A London primary school that has not excluded a single pupil in 25 years is being held up as a model for how to keep children with special educational needs and disabilities (Send) in education. TCES Nurture primary in Newham, east London, operates an alternative provision that embeds therapy into daily teaching and follows three core principles: never exclude, ensure every child has a trusted adult, and work with families as partners.
Thomas Keaney, founder and chief executive of TCES Group, which runs five London schools, said the school takes children that “society has given up on”. Many have been out of school for up to two years and have an average of three permanent exclusions. Keaney described exclusion as a social justice issue, noting that disabled pupils, Black and minority ethnic children, Gypsy and Traveller children and those living in poverty are disproportionately affected.
Headteacher Ricardo Hylton said the key difference is how support is delivered. Rather than taking pupils out for one-to-one therapy sessions, therapeutic principles are built into lessons through daily intervention guidelines. He added that simply placing another adult alongside a pupil makes little difference if teachers do not understand how a child processes language, sensory input or classroom environments.

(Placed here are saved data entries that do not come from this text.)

$ cat src/rtl/dbf_line_sequencer_if.sv
// Channel-side bus of the DBF line sequencer.
// Carries the streamed config handshake (cfg_valid/cfg_data/cfg_ready) and
// the shared nets fanned out to every dbf_chNN instance (lut_wdata,
// dbf_lut_addr, dbf_lut_we, tx_en, start).
//   master : sequencer side (accepts config, drives channel nets)
//   slave  : config source / channel side
`timescale 1ns/1ps
interface dbf_line_sequencer_if #(
  parameter int ADDR_WD = 8,
  parameter int DATA_WD = 16
);
  logic               cfg_valid;
  logic [DATA_WD-1:0] cfg_data;
  logic               cfg_ready;
  logic [DATA_WD-1:0] lut_wdata;
  logic [ADDR_WD-1:0] dbf_lut_addr;
  logic               dbf_lut_we;
  logic               tx_en;
  logic               start;

  modport master (
    input  cfg_valid, cfg_data,
    output cfg_ready, lut_wdata, dbf_lut_addr, dbf_lut_we, tx_en, start
  );

  modport slave (
    output cfg_valid, cfg_data,
    input  cfg_ready, lut_wdata, dbf_lut_addr, dbf_lut_we, tx_en, start
  );
endinterface

$ cat src/rtl/dbf_line_sequencer.sv
// Per-scan-line controller for the DBF channel array.
// On line_req it optionally loads NUM_ZONES LUT words from the config stream,
// opens the TX window for TX_LEN cycles, idles DEAD_LEN cycles, then opens the
// receive window for RX_LEN cycles while stepping the LUT zone address with
// depth. Every output is registered.
// Ports:
//   clk          system clock
//   rst_n        asynchronous reset, ACTIVE-HIGH (1 = reset)
//   line_req     pulse, starts a line (only honoured in IDLE)
//   cfg_load     sampled with line_req, 1 = load the LUTs first
//   abort        level, terminates the current line
//   bus          channel/config bus (master modport)
//   line_busy    high whenever not IDLE
//   line_done    1-cycle pulse at normal completion
//   line_aborted 1-cycle pulse when abort ended a line
//   line_cnt     completed-line counter, wraps at 16 bits
`timescale 1ns/1ps
module dbf_line_sequencer #(
  parameter int ADDR_WD   = 8,
  parameter int DATA_WD   = 16,
  parameter int NUM_ZONES = 256,
  parameter int ZONE_SH   = 4,
  parameter int TX_LEN    = 16,
  parameter int DEAD_LEN  = 64,
  parameter int RX_LEN    = 4096
) (
  input  logic                 clk,
  input  logic                 rst_n,
  input  logic                 line_req,
  input  logic                 cfg_load,
  input  logic                 abort,
  dbf_line_sequencer_if.master bus,
  output logic                 line_busy,
  output logic                 line_done,
  output logic                 line_aborted,
  output logic [15:0]          line_cnt
);

  // One shared counter serves every phase, so size it for the longest one.
  localparam int MAX_A   = (NUM_ZONES > TX_LEN) ? NUM_ZONES : TX_LEN;
  localparam int MAX_B   = (DEAD_LEN > RX_LEN) ? DEAD_LEN : RX_LEN;
  localparam int MAX_LEN = (MAX_A > MAX_B) ? MAX_A : MAX_B;
  localparam int CNT_WD  = $clog2(MAX_LEN + 1);

  localparam logic [CNT_WD-1:0] TX_LAST   = CNT_WD'(TX_LEN - 1);
  localparam logic [CNT_WD-1:0] DEAD_LAST = CNT_WD'(DEAD_LEN - 1);
  localparam logic [CNT_WD-1:0] RX_LAST   = CNT_WD'(RX_LEN - 1);
  localparam logic [CNT_WD-1:0] WORDS     = CNT_WD'(NUM_ZONES);
  localparam logic [CNT_WD-1:0] ZONE_LAST = CNT_WD'(NUM_ZONES - 1);

  typedef enum logic [2:0] {
    S_IDLE,
    S_LOAD,
    S_TX,
    S_DEAD,
    S_RX,
    S_DONE
  } state_t;

  state_t state, state_n;

  logic [CNT_WD-1:0]  cnt, cnt_n;
  logic               cfg_ready_q, cfg_ready_n;
  logic [DATA_WD-1:0] wdata_q, wdata_n;
  logic [ADDR_WD-1:0] addr_q, addr_n;
  logic               we_q, we_n;
  logic               tx_q, tx_n;
  logic               start_q, start_n;
  logic               busy_n, done_n, aborted_n;
  logic [15:0]        line_cnt_n;

  logic               accept;
  logic [CNT_WD-1:0]  s_next;
  logic [CNT_WD-1:0]  zone;
  logic [ADDR_WD-1:0] zone_addr;

  assign accept = bus.cfg_valid & cfg_ready_q;

  // Address for the sample that follows the current one, saturated at the
  // last zone so an RX window longer than NUM_ZONES zones holds the final entry.
  assign s_next    = cnt + CNT_WD'(1);
  assign zone      = s_next >> ZONE_SH;
  assign zone_addr = (zone > ZONE_LAST) ? ADDR_WD'(ZONE_LAST) : ADDR_WD'(zone);

  always_comb begin
    state_n    = state;
    cnt_n      = cnt;
    wdata_n    = wdata_q;
    addr_n     = addr_q;
    we_n       = 1'b0;
    done_n     = 1'b0;
    aborted_n  = 1'b0;
    line_cnt_n = line_cnt;

    case (state)
      S_IDLE: begin
        if (line_req) begin
          state_n = cfg_load ? S_LOAD : S_TX;
          cnt_n   = '0;
        end
      end
      S_LOAD: begin
        // cnt == WORDS is a one-cycle tail that lets the final LUT write
        // strobe stand alone before tx_en rises.
        if (cnt == WORDS) begin
          state_n = S_TX;
          cnt_n   = '0;
          addr_n  = '0;
        end else if (accept) begin
          wdata_n = bus.cfg_data;
          addr_n  = ADDR_WD'(cnt);
          we_n    = 1'b1;
          cnt_n   = cnt + CNT_WD'(1);
        end
      end
      S_TX: begin
        if (cnt == TX_LAST) begin
          state_n = S_DEAD;
          cnt_n   = '0;
        end else begin
          cnt_n = cnt + CNT_WD'(1);
        end
      end
      S_DEAD: begin
        if (cnt == DEAD_LAST) begin
          state_n = S_RX;
          cnt_n   = '0;
          addr_n  = '0;
        end else begin
          cnt_n = cnt + CNT_WD'(1);
        end
      end
      S_RX: begin
        if (cnt == RX_LAST) begin
          state_n    = S_DONE;
          cnt_n      = '0;
          addr_n     = '0;
          done_n     = 1'b1;
          line_cnt_n = line_cnt + 16'd1;
        end else begin
          cnt_n  = s_next;
          addr_n = zone_addr;
        end
      end
      S_DONE: begin
        state_n = S_IDLE;
      end
      default: begin
        state_n = S_IDLE;
        cnt_n   = '0;
      end
    endcase

    if (abort && (state != S_IDLE)) begin
      state_n    = S_IDLE;
      cnt_n      = '0;
      addr_n     = '0;
      we_n       = 1'b0;
      done_n     = 1'b0;
      aborted_n  = 1'b1;
      line_cnt_n = line_cnt;
    end

    // Windows and handshake are registered images of the state being entered.
    tx_n        = (state_n == S_TX);
    start_n     = (state_n == S_RX);
    busy_n      = (state_n != S_IDLE);
    cfg_ready_n = (state_n == S_LOAD) && (cnt_n != WORDS);
  end

  always_ff @(posedge clk or posedge rst_n) begin
    if (rst_n) begin
      state        <= S_IDLE;
      cnt          <= '0;
      cfg_ready_q  <= 1'b0;
      wdata_q      <= '0;
      addr_q       <= '0;
      we_q         <= 1'b0;
      tx_q         <= 1'b0;
      start_q      <= 1'b0;
      line_busy    <= 1'b0;
      line_done    <= 1'b0;
      line_aborted <= 1'b0;
      line_cnt     <= '0;
    end else begin
      state        <= state_n;
      cnt          <= cnt_n;
      cfg_ready_q  <= cfg_ready_n;
      wdata_q      <= wdata_n;
      addr_q       <= addr_n;
      we_q         <= we_n;
      tx_q         <= tx_n;
      start_q      <= start_n;
      line_busy    <= busy_n;
      line_done    <= done_n;
      line_aborted <= aborted_n;
      line_cnt     <= line_cnt_n;
    end
  end

  assign bus.cfg_ready    = cfg_ready_q;
  assign bus.lut_wdata    = wdata_q;
  assign bus.dbf_lut_addr = addr_q;
  assign bus.dbf_lut_we   = we_q;
  assign bus.tx_en        = tx_q;
  assign bus.start        = start_q;

endmodule

$ cat src/flat_wrapper.sv
// flat-port wrapper written by rule: the top's interface ports become plain ports
module dbf_line_sequencer_flat 
#(
  parameter int ADDR_WD   = 8,
  parameter int DATA_WD   = 16,
  parameter int NUM_ZONES = 256,
  parameter int ZONE_SH   = 4,
  parameter int TX_LEN    = 16,
  parameter int DEAD_LEN  = 64,
  parameter int RX_LEN    = 4096
)
  (clk, rst_n, line_req, cfg_load, abort, line_busy, line_done, line_aborted, line_cnt, bus_cfg_valid, bus_cfg_data, bus_cfg_ready, bus_lut_wdata, bus_dbf_lut_addr, bus_dbf_lut_we, bus_tx_en, bus_start);
  dbf_line_sequencer_if #(.ADDR_WD(ADDR_WD), .DATA_WD(DATA_WD)) bus_i ();
  input  logic clk;
  input  logic rst_n;
  input  logic line_req;
  input  logic cfg_load;
  input  logic abort;
  output logic line_busy;
  output logic line_done;
  output logic line_aborted;
  output logic [15:0] line_cnt;
  input wire logic [$bits(bus_i.cfg_valid)-1:0] bus_cfg_valid;
  input wire logic [$bits(bus_i.cfg_data)-1:0] bus_cfg_data;
  output wire logic [$bits(bus_i.cfg_ready)-1:0] bus_cfg_ready;
  output wire logic [$bits(bus_i.lut_wdata)-1:0] bus_lut_wdata;
  output wire logic [$bits(bus_i.dbf_lut_addr)-1:0] bus_dbf_lut_addr;
  output wire logic [$bits(bus_i.dbf_lut_we)-1:0] bus_dbf_lut_we;
  output wire logic [$bits(bus_i.tx_en)-1:0] bus_tx_en;
  output wire logic [$bits(bus_i.start)-1:0] bus_start;
  assign bus_i.cfg_valid = bus_cfg_valid;
  assign bus_i.cfg_data = bus_cfg_data;
  assign bus_cfg_ready = bus_i.cfg_ready;
  assign bus_lut_wdata = bus_i.lut_wdata;
  assign bus_dbf_lut_addr = bus_i.dbf_lut_addr;
  assign bus_dbf_lut_we = bus_i.dbf_lut_we;
  assign bus_tx_en = bus_i.tx_en;
  assign bus_start = bus_i.start;
  dbf_line_sequencer #(.ADDR_WD(ADDR_WD), .DATA_WD(DATA_WD), .NUM_ZONES(NUM_ZONES), .ZONE_SH(ZONE_SH), .TX_LEN(TX_LEN), .DEAD_LEN(DEAD_LEN), .RX_LEN(RX_LEN)) u_core (.clk(clk), .rst_n(rst_n), .line_req(line_req), .cfg_load(cfg_load), .abort(abort), .bus(bus_i), .line_busy(line_busy), .line_done(line_done), .line_aborted(line_aborted), .line_cnt(line_cnt));
endmodule
$ cat config.mk
export PLATFORM = sky130hd
export DESIGN_NAME = dbf_line_sequencer_flat
export DESIGN_NICKNAME = d
export VERILOG_FILES = /design/src/rtl/dbf_line_sequencer_if.sv /design/src/rtl/dbf_line_sequencer.sv /design/src/flat_wrapper.sv
export SDC_FILE = /design/constraint.sdc
export NUM_CORES = 1
export LEC_CHECK = 0
export CAP_MARGIN = 20
export CORE_MARGIN = 3
export CORE_UTILIZATION = 40
export DETAILED_ROUTE_END_ITERATION = 7
export PLACE_DENSITY = 0.66
export SYNTH_ARGS = -nofsm -noshare
export SYNTH_HDL_FRONTEND = slang
export SYNTH_SLANG_ARGS = --single-unit
$ cat constraint.sdc
create_clock -name clk -period 2.87 [get_ports clk]
set_input_delay 0.287 -clock clk [delete_from_list [all_inputs] [get_ports clk]]
set_output_delay 0.287 -clock clk [all_outputs]
set_load 0.1 [all_outputs]
# [After elaboration in Yosys (flattened, before gate mapping)]
# Cells that the tools add are included.
[totals] ff_bits=63 input_bits=22 out_inout_bits=47 elab_cells=73
[classes] addsub=2 magnitude_cmp=1 n_eq_ne=15 n_mux=31 bitwise_logic=3 reduce_logical=9
[ops] operator="$mux 13" n=7
[ops] operator="$pmux 13 s6" n=1
[ops] operator="$mux 8" n=6
[ops] operator="$pmux 8 s3" n=1
[ops] operator="$mux 3" n=6
[ops] operator="$add 16x1->16 const B" n=1
[ops] operator="$pmux 3 s5" n=1
[ops] operator="$add 13x1->13 const B" n=1
[ops] operator="$eq 13x12->1 const B" n=1
[ops] operator="$eq 13x4->1 const B" n=1
[ops] operator="$eq 13x6->1 const B" n=1
[ops] operator="$eq 13x9->1 const B" n=1
[ops] operator="$ne 13x9->1 const B" n=1
[ops] operator="$eq 3x2->1 const B" n=3
[ops] operator="$eq 3x3->1 const B" n=3
[ops] operator="$gt 9x8->1 const B" n=1
[ops] operator="$reduce_and 3->1" n=3
[ops] operator="$mux 1" n=8
[ops] operator="$eq 3x1->1 const B" n=2
[ops] operator="$reduce_bool 3->1" n=2
[ops] operator="$ne 4x1->1 const B" n=1
[ops] operator="$reduce_bool 4->1" n=1
[ops] operator="$logic_not 3->1" n=1
[ops] operator="$ne 3x1->1 const B" n=1
[ops] operator="other kinds (4)" n=6

# [Longest topological paths before layout]
[depth] ltp_word=7 depth_mapped=10

# [Worst setup path before layout]
# No wires, ideal clock.
[synth_timing] path_kind="register to register" start="reg u_core.cfg_ready_q, in the netlist u_core.bus.cfg_ready" end="reg u_core.cfg_ready_q, in the netlist u_core.bus.cfg_ready" setup_ps=138 arrival_time_ps=2290 t_required_ps=2732 slack_ps=442 path_stages_with_launch=7 period_less_slack_ps=2428 path_cell_list="dfrtp_1 -> nand2_1 -> a31oi_2 -> nor2_1 -> a31o_1 -> a2111oi_2 -> a31oi_1"
[synth_between] elab_chain_len=7
[synth_lines] item="from (decl)" line="dbf_line_sequencer.sv:63" text="logic cfg_ready_q, cfg_ready_n;"
[synth_lines] item="from (signal assigned)" line="dbf_line_sequencer.sv:188" text="cfg_ready_q <= cfg_ready_n;"
[synth_lines] item="$and 1x1->1" line="dbf_line_sequencer.sv:77" text="assign accept = bus.cfg_valid & cfg_ready_q;"
[synth_lines] item="$mux 13" line="dbf_line_sequencer.sv:109" text="end else if (accept) begin"
[synth_lines] item="$mux 13" line="dbf_line_sequencer.sv:105" text="if (cnt == WORDS) begin"
[synth_lines] item="$pmux 13 s6" line="dbf_line_sequencer.sv:95" text="case (state)"
[synth_lines] item="$mux 13" line="dbf_line_sequencer.sv:154" text="if (abort && (state != S_IDLE)) begin"
[synth_lines] item="$ne 13x9->1" line="dbf_line_sequencer.sv:168" text="cfg_ready_n = (state_n == S_LOAD) && (cnt_n != WORDS);"
[synth_lines] item="$logic_and 1x1->1" line="dbf_line_sequencer.sv:168"
[synth_lines] item="via u_core.cfg_ready_n" line="dbf_line_sequencer.sv:63"
# The timed path passes the listed nets, and every way through them passes these cells.
# A chain may end at the register's enable or synchronous reset.

# [Worst setup path after layout]
[layout_timing] start="reg u_core.cnt[0]" end="reg u_core.cfg_ready_q, in the netlist u_core.bus.cfg_ready"
[layout_between] elab_chain_len=7 word_cells_on_any_way=22 classes_between="add/sub (1); eq/ne (6); mux (14); reduce/logical (1)"
[layout_lines] item="from (decl)" line="dbf_line_sequencer.sv:62" text="logic [CNT_WD-1:0] cnt, cnt_n;"
[layout_lines] item="from (signal assigned)" line="dbf_line_sequencer.sv:187" text="cnt <= cnt_n;"
[layout_lines] item="$add 13x1->13"
[layout_lines] item="$mux 13" line="dbf_line_sequencer.sv:109"
[layout_lines] item="$mux 13" line="dbf_line_sequencer.sv:105"
[layout_lines] item="$pmux 13 s6" line="dbf_line_sequencer.sv:95"
[layout_lines] item="$mux 13" line="dbf_line_sequencer.sv:154"
[layout_lines] item="$ne 13x9->1" line="dbf_line_sequencer.sv:168"
[layout_lines] item="$logic_and 1x1->1 *" line="dbf_line_sequencer.sv:168"
[layout_lines] item="via u_core.cfg_ready_n" line="dbf_line_sequencer.sv:63"
# The timed path passes the listed nets; every way through them passes the cells marked *.

==> out/metrics.yaml <==
synth_area_per_cell_sq_um: 9.418
io_pins: 69
finalMaxSlewViolations: 0
syn-cell-area_sq_mm: 0.003588
worstSetupEndpointType: "flip-flop"
wl_per_cell_um: 16.79
dieHeight_um: 100.7
drv_cap: 0
clk_latency_ns: 0.35
synth_edf_count: 0
powerDensity_mw_per_mm2: 909.3
comb_power_share_pct: 53.3
clkPwrFrac_pct: 16.5
tns_ns: 0
finalWirelength_um: 9472
finalCritPeriodShare_pct: 95.78
cts-htree-levels: 3
p_total_mw: 4.017
vdd_drop_max_mv: 0.5385
slew_headroom_pct: 53.72
firstDrtPassIters: 4
grt_max_degree: 35
numCtsBuffers: 9
p_int_mw: 1.918
r2r-end: "u_core.bus.cfg_ready$_DFF_PP0_"
drt_iter0_drc: 246
min-delay-path-class: "in2async"
critPathKind: "reg2reg"
rows: 33
ys_seq_area_share_pct: 43.93
swShare_pct: 52.27
drive_gt1_share_pct: 23.09
stdcell_area_sq_mm: 0.004418
layout_common_cells: "76 x nand2_1, 63 x dfrtp_1, 62 x buf_4"
placed_cell_area_sq_mm: 0.004247
num_vias: 3114
drc_errors: 0
die_area_sq_mm: 0.01014
finalSetupViolCount: 0
syn_inst: 381
ant_nets: 0
die_w_um: 100.7
root_buffer: "clkbuf_8"
skew_ns: 0.01009
synth_flop_cell: "dfrtp_1"
overflow: 0
cts_buffer_depth: 2
whs_ns: 0.3411
cts_tree: "built"
crit_required_ns: 3.08
fillCellCount: 803
initial_core_util_pct: 42.39
synth_seq_cells: 63
syn_nets: 406
cp.arrival_ns: 2.96
cp-start-kind: "flip-flop"
grt_pass1_vias: 3072
layout.nets: 480
rsz0062_at_grt: "no"
min_period_ns: 2.749
cts.sinks: 63
status: "finished clean"
yosysWarnings: 0
tightestPinTransition_ns: 0.6942
max_freq_mhz: 363.8
rr_startpoint: "u_core.cnt[0]$_DFF_PP0_"
p_switching_mw: 2.100
p_seq_share_pct: 30.2
gp_congestion: 0.9365
path_max_fanout: 9
grt_pass1_wl_um: 15810
core-area_sq_mm: 0.008464
final_common_cell: "nand2_1"
n_antenna_cell: 0
portBuffers: 68
dp_hpwl_um: 7210
final_util_pct: 52.20
hold_viol_final: 0
power_leakage_nw: 1.992
ff2ff_setup_slack_ns: 0.12
avgViaCountPerCell: 5.521
synth-async-reset-ratio_pct: 100.0
clkTransAtPathRegs_ns: 0.07
ff2ff_path_depth: 8
yosysUniqueCellTypes: 69
antenna_found_initial: 0
grtUsageTotal_pct: 19.76
syn_to_final_growth_pct: 23.12
-- routing by layer --
layer | vias up | global-route usage (%) | share of wire, %
met4 | 0 | 8.187 | 1.9
met5 | - | 0 | 0
met2 | 118 | 29.52 | 45
li1 | 1501 | - | -
met1 | 1477 | 27.55 | 45
met3 | 18 | 4.498 | 7.5
-- what timing repair did --
item | 4_1_cts | 5_1_grt
resized for setup | 0 | 1
setup endpoints to repair | 0 | 1
hold endpoints to repair | 0 | 0
setup buffers | 0 | 0
hold buffers | 0 | 0
-- layout make-up --
class	instances	area, sq um	area share, %
multi-input cells	292	1832	41.46
flip-flops and latches	63	1577	35.68
repair buffers	84	695.7	15.75
clock buffers	11	141.4	3.200
well taps	105	131.4	2.974
clock inverters	4	22.52	0.5098
inverters	5	18.77	0.4248
-- power by group through the flow --
stage	clock network, mW	logic [mW]	registers (mW)
2_1_floorplan	0	0.663	2.18
3_3_place_gp	0	2.13	1.22
3_5_place_dp	0	2.13	1.23
4_1_cts	0.683	2.14	1.21
5_1_grt	0.729	2.27	1.24
6_report	0.664	2.14	1.21
-- state kept, by name, summed over array words and instances (netlist names), 3 cells and up --
signal,count
u_core.bus.dbf_lut_addr,8
u_core.state,3
u_core.line_cnt,16
u_core.cnt,13
u_core.bus.lut_wdata,16
-- stage by stage --
step	std cells	worst slack, ns
2_1_floorplan	381	0.4416
3_5_place_dp	549	0.2069
4_1_cts	564	0.1913
3_3_place_gp	549	0.2403
5_1_grt	564	0.02325
6_report	564	0.1212
-- critical path, stage by stage (launching register included) --
cell and delay, ns:
dfrtp_1 0.47, ha_1 0.31, and3_1 0.29, o2111a_1 0.19, o21ai_1 0.47, o21ai_4 0.17, o31a_1 0.34, a2111oi_2 0.23
a31oi_1 0.14
-- cell families (layout without fill, tap and decap cells) --
group                    after synthesis  count (layout)  share of synthesized area (%)
AO/OA/AOI/OAI                         93              93                          18.55
buffers and inverters                 26             104                          5.230
adder cells (fa/ha/maj)                3               3                          1.046
AND/OR/NAND/NOR                      174             174                          25.73
XOR/XNOR                              20              20                          4.882
multiplexers                           2               2                         0.6276
flip-flops                            63              63                          43.93
-- how the worst max path moves through the flow --
| stage | from | end | slack (ns) |
|---|---|---|---|
| global route | u_core.cnt[0]$_DFF_PP0_ | u_core.bus.cfg_ready$_DFF_PP0_ | 0.02 |
| global placement | u_core.cnt[0]$_DFF_PP0_ | u_core.bus.cfg_ready$_DFF_PP0_ | 0.24 |
| CTS | u_core.cnt[0]$_DFF_PP0_ | u_core.bus.cfg_ready$_DFF_PP0_ | 0.19 |
| detailed placement | u_core.cnt[0]$_DFF_PP0_ | u_core.bus.cfg_ready$_DFF_PP0_ | 0.21 |
| floorplan | u_core.bus.cfg_ready$_DFF_PP0_ | u_core.bus.cfg_ready$_DFF_PP0_ | 0.44 |
| finish | u_core.cnt[0]$_DFF_PP0_ | u_core.bus.cfg_ready$_DFF_PP0_ | 0.12 |
-- cells in the mapped netlist (4+ instances only) --
cell type  count  area, sq um
xnor2_1       13        113.9
nand4_1        6        37.54
nor2b_1        4        25.02
a21oi_1       23        115.1
buf_4          6        45.04
buf_6          4        45.04
nor2_1        17        63.81
dfrtp_1       63         1577
nand3_1       16        80.08
clkbuf_1       5        18.77
and2_1        11        68.82
o21ai_0       15        75.07
a31oi_1        6        37.54
o22ai_1        4        25.02
nand2_1       76        285.3
nand2b_1       8        50.05
inv_1          5        18.77
o2bb2ai_1      4        35.03
nor3_1         6        30.03
xor2_1         7        61.31
Power figures use the tool's default switching activity.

Pupils at the school described the contrast with their previous schools. One said staff “help with speech and special needs”, while another added: “They don’t just kick them out.” The school uses reward systems such as a “dojo shop” where points earned for effort and good behaviour can be saved or spent. Keaney said giving responsibility and status to children who have often been punished elsewhere can be a powerful way to re-engage them.
Parents also reported a dramatic reduction in stress. One mother said: “The absence of constant calls from this school is huge. At our previous school I would see the number and panic. Here, I rarely get calls. We are not living on edge.” Another said: “All areas of my son are understood in this school. And if they’re not, they work with me.”
Keaney welcomed Labour’s emphasis on inclusion but warned that the government’s £200m Send teacher training programme will fall short without deeper reform. He argued that training alone risks producing a “symbolic” version of inclusion that leaves children’s needs unmet. Instead, he advocated a cultural shift away from exclusion, with a “pause” before removal, low-cost interventions, and firm boundaries combined with therapeutic understanding.